Hagamos presente el futuro
03.05.2011 (1:33 pm)
Hoy todavía se agolpan sentimientos de rabia e impotencia al ver lo mal que se está gestionando esta oportunidad sin precedentes para lograr una paz duradera en Euskadi. Voy a intentar ordenarlos apoyándome en citas que resumen de alguna manera este sentir. Y es que resuenan palabras y frases de políticos que desgraciadamente distan mucho de los hechos que los acompañan:
“La política tiene que ser pedagogía y tiene que ser liderazgo. En parte es hacer presente el futuro, y para eso hay que tener una visión de futuro”, Javier Solana.
“La paz no tiene precio político pero la política puede hacer mucho para alcanzar la paz”. Esta es de José Luis Rodríguez Zapatero, ni más ni menos.
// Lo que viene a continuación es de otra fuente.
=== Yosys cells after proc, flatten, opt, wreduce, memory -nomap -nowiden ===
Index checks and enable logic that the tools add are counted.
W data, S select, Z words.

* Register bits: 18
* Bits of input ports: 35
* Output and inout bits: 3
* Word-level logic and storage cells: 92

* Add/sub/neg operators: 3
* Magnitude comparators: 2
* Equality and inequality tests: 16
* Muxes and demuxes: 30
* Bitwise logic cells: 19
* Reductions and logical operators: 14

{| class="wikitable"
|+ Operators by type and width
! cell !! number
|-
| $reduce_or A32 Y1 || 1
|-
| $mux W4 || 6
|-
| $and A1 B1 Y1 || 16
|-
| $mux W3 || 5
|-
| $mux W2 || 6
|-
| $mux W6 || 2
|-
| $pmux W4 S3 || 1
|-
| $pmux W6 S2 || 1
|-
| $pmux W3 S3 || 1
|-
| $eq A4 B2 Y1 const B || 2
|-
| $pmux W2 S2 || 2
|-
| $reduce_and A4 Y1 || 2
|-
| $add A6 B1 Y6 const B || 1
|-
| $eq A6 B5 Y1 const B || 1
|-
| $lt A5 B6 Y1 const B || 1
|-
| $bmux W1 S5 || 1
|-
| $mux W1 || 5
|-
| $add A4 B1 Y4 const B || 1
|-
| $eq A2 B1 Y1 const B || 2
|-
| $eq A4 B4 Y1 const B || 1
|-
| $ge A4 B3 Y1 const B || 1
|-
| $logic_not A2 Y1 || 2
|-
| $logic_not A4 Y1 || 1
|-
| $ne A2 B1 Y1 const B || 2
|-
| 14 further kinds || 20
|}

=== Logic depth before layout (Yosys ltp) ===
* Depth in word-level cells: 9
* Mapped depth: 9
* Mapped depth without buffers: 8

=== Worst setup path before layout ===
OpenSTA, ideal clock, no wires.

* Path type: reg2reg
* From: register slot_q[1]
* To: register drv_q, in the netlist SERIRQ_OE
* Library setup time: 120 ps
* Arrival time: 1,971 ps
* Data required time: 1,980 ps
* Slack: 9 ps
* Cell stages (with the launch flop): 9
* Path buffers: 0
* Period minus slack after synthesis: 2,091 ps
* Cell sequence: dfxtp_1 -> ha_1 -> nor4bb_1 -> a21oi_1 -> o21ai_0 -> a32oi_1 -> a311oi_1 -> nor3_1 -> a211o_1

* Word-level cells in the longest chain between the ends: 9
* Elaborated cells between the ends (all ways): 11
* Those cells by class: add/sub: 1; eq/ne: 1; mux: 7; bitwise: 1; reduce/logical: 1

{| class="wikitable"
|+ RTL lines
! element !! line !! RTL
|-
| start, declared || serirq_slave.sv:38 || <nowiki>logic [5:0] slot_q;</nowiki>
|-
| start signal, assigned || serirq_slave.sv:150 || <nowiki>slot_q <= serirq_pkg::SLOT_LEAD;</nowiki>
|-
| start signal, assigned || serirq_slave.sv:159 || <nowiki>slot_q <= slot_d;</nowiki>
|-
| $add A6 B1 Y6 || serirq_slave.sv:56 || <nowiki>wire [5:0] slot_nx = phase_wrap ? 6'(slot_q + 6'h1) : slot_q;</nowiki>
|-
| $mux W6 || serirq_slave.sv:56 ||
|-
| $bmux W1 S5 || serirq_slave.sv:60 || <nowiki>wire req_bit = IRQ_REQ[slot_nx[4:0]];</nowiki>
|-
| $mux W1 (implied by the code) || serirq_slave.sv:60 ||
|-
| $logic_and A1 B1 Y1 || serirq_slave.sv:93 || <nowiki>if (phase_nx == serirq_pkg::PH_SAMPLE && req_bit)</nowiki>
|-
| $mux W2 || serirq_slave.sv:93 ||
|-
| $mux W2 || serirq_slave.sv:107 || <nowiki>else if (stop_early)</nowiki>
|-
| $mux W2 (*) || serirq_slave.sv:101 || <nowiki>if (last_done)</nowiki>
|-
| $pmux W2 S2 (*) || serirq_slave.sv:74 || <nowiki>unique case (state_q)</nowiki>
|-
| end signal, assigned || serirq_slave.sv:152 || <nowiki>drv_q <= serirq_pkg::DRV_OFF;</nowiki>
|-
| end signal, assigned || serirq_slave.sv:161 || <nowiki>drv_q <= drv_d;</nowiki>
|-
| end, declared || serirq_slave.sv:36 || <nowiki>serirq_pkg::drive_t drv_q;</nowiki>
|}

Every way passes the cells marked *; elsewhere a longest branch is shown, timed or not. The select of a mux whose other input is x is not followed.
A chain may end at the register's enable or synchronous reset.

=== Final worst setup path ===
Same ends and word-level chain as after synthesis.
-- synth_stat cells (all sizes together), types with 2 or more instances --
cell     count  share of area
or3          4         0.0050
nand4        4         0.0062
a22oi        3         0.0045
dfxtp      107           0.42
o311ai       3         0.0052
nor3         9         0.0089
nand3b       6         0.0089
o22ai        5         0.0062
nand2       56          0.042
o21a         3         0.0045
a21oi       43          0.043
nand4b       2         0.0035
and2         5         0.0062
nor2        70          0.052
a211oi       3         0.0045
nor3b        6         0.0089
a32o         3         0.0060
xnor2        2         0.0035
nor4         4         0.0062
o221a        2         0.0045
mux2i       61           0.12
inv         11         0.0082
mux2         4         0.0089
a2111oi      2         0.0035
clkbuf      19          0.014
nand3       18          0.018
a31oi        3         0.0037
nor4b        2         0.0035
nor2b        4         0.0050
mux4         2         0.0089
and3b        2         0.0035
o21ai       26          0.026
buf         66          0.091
## src/pcw_pkg.sv

```systemverilog
// Package of constants, types and decode functions for the clock-path control word.
package pcw_pkg;

  // ==========================================================================
  // Word geometry and register offsets
  // ==========================================================================
  localparam int            PCW_WORD_W = 40;
  localparam int            PCW_ADDR_W = 8;
  localparam logic [7:0]    PCW_OFS_LO   = 8'h00;  // Control word bits 31:0.
  localparam logic [7:0]    PCW_OFS_HI   = 8'h04;  // Control word bits 39:32, commits the word.
  localparam logic [7:0]    PCW_OFS_STAT = 8'h08;  // Staging and error status.

  // ==========================================================================
  // Reset value and reserved bits
  // ==========================================================================
  localparam logic [39:0]   PCW_CTRL_RESET = 40'h00_0078_0000;
  localparam logic [39:0]   PCW_RSVD_MASK  = 40'h7C_0000_00C0;

  // ==========================================================================
  // Field positions
  // ==========================================================================
  localparam int POS_DAC_PD     = 39;
  localparam int POS_BG_PD      = 33;
  localparam int POS_DRIVER_CURRENT_RESISTOR_PIN   = 32;
  localparam int POS_RISE_LSB   = 29;
  localparam int POS_FALL_LSB   = 26;
  localparam int POS_LOCK_EN    = 25;
  localparam int POS_LOCK_MODE  = 24;
  localparam int POS_RFDIV_PD   = 23;
  localparam int POS_RFDIV_LSB  = 21;
  localparam int POS_DRV_PD     = 20;
  localparam int POS_DRV_SRC    = 18;
  localparam int POS_SURGE_OFF  = 17;
  localparam int POS_SYS_BYP    = 16;
  localparam int POS_M_LSB      = 12;
  localparam int POS_N_LSB      = 8;
  localparam int POS_CP_POL     = 5;
  localparam int POS_CP_PD      = 4;
  localparam int POS_CP_QPD     = 3;
  localparam int POS_CP_SCALE   = 0;

  // ==========================================================================
  // Status register bit positions
  // ==========================================================================
  localparam int STAT_LO_STAGED = 0;
  localparam int STAT_PARTIAL   = 1;
  localparam int STAT_RSVD      = 2;
  localparam int STAT_BG_READY  = 3;

  // ==========================================================================
  // Timing
  // ==========================================================================
  localparam int PCW_CLK_MHZ          = 100;
  localparam int PCW_BG_SETTLE_MS     = 10;
  localparam int PCW_BG_SETTLE_CYCLES = PCW_BG_SETTLE_MS * 1000 * PCW_CLK_MHZ;
  localparam int PCW_BG_CNT_W         = 20;

  // ==========================================================================
  // Types
  // ==========================================================================
  typedef enum logic [1:0] {
    PCW_SRC_OFF    = 2'b00,
    PCW_SRC_FB     = 2'b01,
    PCW_SRC_DIVOUT = 2'b10,
    PCW_SRC_DIVIN  = 2'b11
  } pcw_drv_src_t;

  typedef struct packed {
    logic         dac_pd;
    logic         bg_pd;
    logic         drv_int_rset;
    logic [2:0]   rise_surge;
    logic [2:0]   fall_surge;
    logic         dflt_surge_en;
    logic         lock_en;
    logic         lock_mode;
    logic         rfdiv_pd;
    logic [3:0]   rfdiv_value;
    logic         drv_pd;
    pcw_drv_src_t drv_src;
    logic         sys_bypass;
    logic [4:0]   ref_div_m;
    logic [4:0]   fb_div_n;
    logic         cp_invert;
    logic         cp_pd;
    logic         cp_quick_pd;
    logic [4:0]   cp_scale;
  } pcw_ctl_t;

  // ==========================================================================
  // Functions
  // ==========================================================================
  // Turns a ratio field into the ratio it selects.
  function automatic logic [4:0] pcw_plus_one(input logic [3:0] f);
    return {1'b0, f} + 5'h01;
  endfunction

  // Splits a committed word into its controls.
  function automatic pcw_ctl_t pcw_decode(input logic [39:0] w);
    pcw_ctl_t c;
    logic     off;
    off             = w[POS_SURGE_OFF];
    c.dac_pd        = w[POS_DAC_PD];
    c.bg_pd         = w[POS_BG_PD];
    c.drv_int_rset  = w[POS_DRIVER_CURRENT_RESISTOR_PIN];
    c.rise_surge    = off ? 3'h0 : w[POS_RISE_LSB +: 3];
    c.fall_surge    = off ? 3'h0 : w[POS_FALL_LSB +: 3];
    c.dflt_surge_en = ~off;
    c.lock_en       = w[POS_LOCK_EN];
    c.lock_mode     = w[POS_LOCK_MODE];
    c.rfdiv_pd      = w[POS_RFDIV_PD];
    c.rfdiv_value   = 4'h1 << w[POS_RFDIV_LSB +: 2];
    c.drv_pd        = w[POS_DRV_PD];
    c.drv_src       = pcw_drv_src_t'(w[POS_DRV_SRC +: 2]);
    c.sys_bypass    = w[POS_SYS_BYP];
    c.ref_div_m     = pcw_plus_one(w[POS_M_LSB +: 4]);
    c.fb_div_n      = pcw_plus_one(w[POS_N_LSB +: 4]);
    c.cp_invert     = w[POS_CP_POL];
    c.cp_pd         = w[POS_CP_PD];
    c.cp_quick_pd   = w[POS_CP_QPD];
    c.cp_scale      = pcw_plus_one({1'b0, w[POS_CP_SCALE +: 3]});
    return c;
  endfunction

endpackage

```

## src/pcw_ctl_if.sv

```systemverilog
// Interface that carries the committed word to the decoder and its controls back.
interface pcw_ctl_if;
  logic [39:0]      word;  // Committed control word.
  pcw_pkg::pcw_ctl_t ctl;  // Decoded controls, registered.

  modport regs (output word, input ctl);
  modport dec  (input word, output ctl);
endinterface

```

## src/pcw_clock_path_ctrl.sv

```systemverilog
// APB register block holding the 40-bit clock-path control word and its decoded controls.
//
// Contract
// RULE1: Software writes all five bytes together.
// RULE2: Bit 39 powers down converter, output floats.
// RULE3: Software writes zeros in 38:34 and 7:6.
// RULE4: Bit 33 powers down band gap; slow recovery.
// RULE5: Bit 32 selects internal driver current resistor.
// RULE6: Bits 31:29 add rising-edge surge currents.
// RULE7: Bits 28:26 add falling-edge surge currents.
// RULE8: Bit 25 routes lock detect to pin.
// RULE9: Bit 24 selects lock or lead-lag meaning.
// RULE10: Bit 23 powers down RF divider, alternate path.
// RULE11: Bits 22:21 pick RF divide 1/2/4/8.
// RULE12: Bit 20 high keeps output driver down.
// RULE13: Bits 19:18 select output driver source.
// RULE14: Bit 17 removes every edge surge current.
// RULE15: Bit 16 bypasses RF divider for system clock.
// RULE16: Reference divider M is field plus one.
// RULE17: Feedback divider N is field plus one.
// RULE18: Bit 5 reverses charge-pump polarity.
// RULE19: Bit 4 fully powers down charge pump.
// RULE20: Bit 3 powers down pump output buffer only.
// RULE21: Charge-pump current scale is field plus one.
// RULE22: Controls update together after complete write.
module pcw_clock_path_ctrl #(
  parameter int BG_SETTLE_CYCLES = pcw_pkg::PCW_BG_SETTLE_CYCLES  // Band-gap settle time in cycles.
) (
  input  wire logic        clk,               // System clock, 100 MHz.
  input  wire logic        nrst,              // Asynchronous reset, active low.
  input  wire logic        psel,              // APB select.
  input  wire logic        penable,           // APB enable.
  input  wire logic        pwrite,            // APB direction, high for write.
  input  wire logic [7:0]  paddr,             // APB byte address.
  input  wire logic [31:0] pwdata,            // APB write data.
  input  wire logic [3:0]  pstrb,             // APB byte strobes.
  output logic      [31:0] prdata,            // APB read data.
  output logic             pready,            // APB ready.
  output logic             pslverr,           // APB error for unmapped address.
  input  wire logic        pll_locked,        // Loop lock state from the phase detector.
  input  wire logic        fb_lags_ref,       // Feedback clock lags the reference.
  output logic             status_pin_o,      // Lock-detect level for the shared pin.
  output logic             status_pin_oe,     // Drive enable of the shared pin.
  output logic             bg_ready,          // Band gap powered and settled.
  output logic             dac_pd,            // Converter powered down, output floating.
  output logic             bg_pd,             // Band gap powered down.
  output logic             drv_int_rset,      // Driver current from internal resistor.
  output logic      [2:0]  rise_surge,        // Extra rising-edge surge enables.
  output logic      [2:0]  fall_surge,        // Extra falling-edge surge enables.
  output logic             dflt_surge_en,     // Default edge surge applied.
  output logic             rfdiv_pd,          // RF divider down, alternate path on.
  output logic      [3:0]  rfdiv_value,       // RF divide ratio.
  output logic             drv_pd,            // Output driver powered down.
  output logic      [1:0]  drv_src,           // Output driver source select.
  output logic             sys_bypass,        // System clock taken from divider input.
  output logic      [4:0]  ref_div_m,         // Reference divide ratio.
  output logic      [4:0]  fb_div_n,          // Feedback divide ratio.
  output logic             cp_invert,         // Charge-pump polarity reversed.
  output logic             cp_pd,             // Charge pump fully down.
  output logic             cp_quick_pd,       // Charge-pump output buffer down.
  output logic      [4:0]  cp_scale           // Charge-pump current multiplier.
);

  localparam logic [pcw_pkg::PCW_BG_CNT_W-1:0] BG_LOAD = BG_SETTLE_CYCLES[pcw_pkg::PCW_BG_CNT_W-1:0];

  pcw_ctl_if if_c ();

  logic [39:0] word_r;
  logic [31:0] lo_stage_r;
  logic        lo_staged_r;
  logic        partial_r;
  logic        rsvd_r;
  logic [31:0] prdata_r;
  logic        pready_r;
  logic        pslverr_r;
  logic        status_o_r;
  logic        status_oe_r;
  logic        bg_ready_r;
  logic [pcw_pkg::PCW_BG_CNT_W-1:0] bg_cnt_r;
  logic [39:0] word_nxt;
  logic        setup;
  logic        done;
  logic        wr_lo;
  logic        wr_hi;
  logic        wr_stat;
  logic        full_lo;
  logic        commit;
  logic        partial_ev;
  logic        rsvd_ev;
  logic        mapped;

  // ==========================================================================
  // Bus decode
  // ==========================================================================
  // Setup and completion strobes and the write targets.
  assign setup      = psel & ~penable;
  assign done       = psel & penable & pready_r;
  assign wr_lo      = done & pwrite & (paddr == pcw_pkg::PCW_OFS_LO);
  assign wr_hi      = done & pwrite & (paddr == pcw_pkg::PCW_OFS_HI);
  assign wr_stat    = done & pwrite & (paddr == pcw_pkg::PCW_OFS_STAT);
  assign full_lo    = (pstrb == 4'hF);
  assign mapped     = (paddr == pcw_pkg::PCW_OFS_LO) | (paddr == pcw_pkg::PCW_OFS_HI) |
                      (paddr == pcw_pkg::PCW_OFS_STAT);
  // The word commits only when the high byte follows a complete low word.
  assign commit     = wr_hi & pstrb[0] & lo_staged_r; // see RULE1
  assign partial_ev = (wr_lo & ~full_lo) | (wr_hi & ~(pstrb[0] & lo_staged_r)); // see RULE1
  assign word_nxt   = {pwdata[7:0], lo_stage_r};
  assign rsvd_ev    = commit & (|(word_nxt & pcw_pkg::PCW_RSVD_MASK)); // see RULE3

  // Ready rises for exactly one access cycle after each setup cycle.
  always_ff @(posedge clk or negedge nrst) begin
    if (!nrst) begin
      pready_r <= 1'b0;
    end else begin
      pready_r <= setup;
    end
  end

  // Read data and error are prepared during setup and held through the access.
  always_ff @(posedge clk or negedge nrst) begin
    if (!nrst) begin
      prdata_r  <= 32'h0000_0000;
      pslverr_r <= 1'b0;
    end else if (setup) begin
      pslverr_r <= ~mapped;
      prdata_r  <= 32'h0000_0000;
      if (!pwrite) begin
        case (paddr)
          pcw_pkg::PCW_OFS_LO:   prdata_r <= word_r[31:0];
          pcw_pkg::PCW_OFS_HI:   prdata_r <= {24'h00_0000, word_r[39:32]};
          pcw_pkg::PCW_OFS_STAT: begin
            prdata_r[pcw_pkg::STAT_LO_STAGED] <= lo_staged_r;
            prdata_r[pcw_pkg::STAT_PARTIAL]   <= partial_r;
            prdata_r[pcw_pkg::STAT_RSVD]      <= rsvd_r;
            prdata_r[pcw_pkg::STAT_BG_READY]  <= bg_ready_r;
          end
          default:               prdata_r <= 32'h0000_0000;
        endcase
      end
    end else if (done) begin
      pslverr_r <= 1'b0;
    end
  end

  // ==========================================================================
  // Staging and commit
  // ==========================================================================
  // A full low word is staged; any high-byte write or short write drops it.
  always_ff @(posedge clk or negedge nrst) begin
    if (!nrst) begin
      lo_stage_r  <= 32'h0000_0000;
      lo_staged_r <= 1'b0;
    end else if (wr_lo) begin
      lo_staged_r <= full_lo; // see RULE1
      if (full_lo) begin
        lo_stage_r <= pwdata;
      end
    end else if (wr_hi) begin
      lo_staged_r <= 1'b0;
    end
  end

  // The active word changes only on commit; reserved bits are stored as zero.
  always_ff @(posedge clk or negedge nrst) begin
    if (!nrst) begin
      word_r <= pcw_pkg::PCW_CTRL_RESET;
    end else if (commit) begin
      word_r <= word_nxt & ~pcw_pkg::PCW_RSVD_MASK; // see RULE22 RULE3
    end
  end

  assign if_c.word = word_r;

  // Sticky error flags; a new event wins over a write-one clear in the same cycle.
  always_ff @(posedge clk or negedge nrst) begin
    if (!nrst) begin
      partial_r <= 1'b0;
      rsvd_r    <= 1'b0;
    end else begin
      partial_r <= partial_ev | (partial_r & ~(wr_stat & pstrb[0] & pwdata[pcw_pkg::STAT_PARTIAL]));
      rsvd_r    <= rsvd_ev | (rsvd_r & ~(wr_stat & pstrb[0] & pwdata[pcw_pkg::STAT_RSVD]));
    end
  end

  // ==========================================================================
  // Decoder
  // ==========================================================================
  pcw_decoder u_dec (
    .clk  (clk),
    .nrst (nrst),
    .bus  (if_c)
  );

  // ==========================================================================
  // Band-gap settling
  // ==========================================================================
  // The settle count restarts while the band gap is down and runs out after power-up.
  always_ff @(posedge clk or negedge nrst) begin
    if (!nrst) begin
      bg_cnt_r   <= BG_LOAD;
      bg_ready_r <= 1'b0;
    end else begin
      if (if_c.ctl.bg_pd) begin
        bg_cnt_r <= BG_LOAD; // see RULE4
      end else if (bg_cnt_r != '0) begin
        bg_cnt_r <= bg_cnt_r - 1'b1;
      end
      bg_ready_r <= ~if_c.ctl.bg_pd & (bg_cnt_r == '0);
    end
  end

  // ==========================================================================
  // Lock-detect pin
  // ==========================================================================
  // Locked shows low in status mode; lead-lag mode shows high while feedback lags.
  always_ff @(posedge clk or negedge nrst) begin
    if (!nrst) begin
      status_o_r  <= 1'b0;
      status_oe_r <= 1'b0;
    end else begin
      status_oe_r <= if_c.ctl.lock_en; // see RULE8
      status_o_r  <= if_c.ctl.lock_mode ? fb_lags_ref : ~pll_locked; // see RULE9
    end
  end

  // ==========================================================================
  // Outputs
  // ==========================================================================
  // Every output is a flip-flop of this module or of the decoder.
  assign prdata        = prdata_r;
  assign pready        = pready_r;
  assign pslverr       = pslverr_r;
  assign status_pin_o  = status_o_r;
  assign status_pin_oe = status_oe_r;
  assign bg_ready      = bg_ready_r;
  assign dac_pd        = if_c.ctl.dac_pd;
  assign bg_pd         = if_c.ctl.bg_pd;
  assign drv_int_rset  = if_c.ctl.drv_int_rset;
  assign rise_surge    = if_c.ctl.rise_surge;
  assign fall_surge    = if_c.ctl.fall_surge;
  assign dflt_surge_en = if_c.ctl.dflt_surge_en;
  assign rfdiv_pd      = if_c.ctl.rfdiv_pd;
  assign rfdiv_value   = if_c.ctl.rfdiv_value;
  assign drv_pd        = if_c.ctl.drv_pd;
  assign drv_src       = if_c.ctl.drv_src;
  assign sys_bypass    = if_c.ctl.sys_bypass;
  assign ref_div_m     = if_c.ctl.ref_div_m;
  assign fb_div_n      = if_c.ctl.fb_div_n;
  assign cp_invert     = if_c.ctl.cp_invert;
  assign cp_pd         = if_c.ctl.cp_pd;
  assign cp_quick_pd   = if_c.ctl.cp_quick_pd;
  assign cp_scale      = if_c.ctl.cp_scale;
endmodule // pcw_clock_path_ctrl

```

## src/pcw_decoder.sv

```systemverilog
// Registered decoder that turns the committed control word into clock-path controls.
module pcw_decoder (
  input  wire logic clk,   // System clock.
  input  wire logic nrst,  // Asynchronous reset, active low.
  pcw_ctl_if.dec    bus    // Word in, controls out.
);

  // ==========================================================================
  // Decode
  // ==========================================================================
  // All fields load from the same word in one edge, so they change together.
  always_ff @(posedge clk or negedge nrst) begin
    if (!nrst) begin
      bus.ctl <= pcw_pkg::pcw_decode(pcw_pkg::PCW_CTRL_RESET);
    end else begin
      bus.ctl <= pcw_pkg::pcw_decode(bus.word); // see RULE2 RULE5 RULE6 RULE7 RULE10 RULE11 RULE15
    end                                           // see RULE12 RULE13 RULE14 RULE16 RULE17 RULE18 RULE19 RULE20 RULE21
  end

endmodule // pcw_decoder

```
Acabo con una cita de Keynes de su obra maestra, las consecuencias económicas de la paz, escrita en 1919 y donde refleja su discrepancia por el Tratado de Versalles que ponía fin a la Primera Guerra Mundial pero que encerraba a su vez el germen de la Segunda, dada la sed de venganza y la humillación a la que se sometió a Alemania. Dice así: “Hay pocos episodios en la Historia, que la posteridad tenga menos motivo para perdonar: una guerra emprendida en defensa de la santidad de los compromisos internacionales, y que acaba con la infracción, por parte de uno de los campeones victoriosos, del más sagrado de esos compromisos”. Basta con cambiar el término “internacionales” por “democráticos” y la cita podría ser tristemente válida para el caso que nos ocupa.
Parece por lo tanto que la paz es demasiado importante como para dejarla sólo en manos de los políticos. Sus cálculos electorales relegan la ética exigible a un segundo plano. La hipocresía y cinismo forman parte de la cultura política. No podemos dejar por lo tanto que esta forma de actuar arruine este momento. Necesitamos pensar la política en mayúsculas, esa que requiere de grandes líderes que hoy brillan por su ausencia. Huérfanos como estamos, no podemos resignarnos a la mediocridad, no nos lo merecemos y en nuestras manos está cambiar las cosas.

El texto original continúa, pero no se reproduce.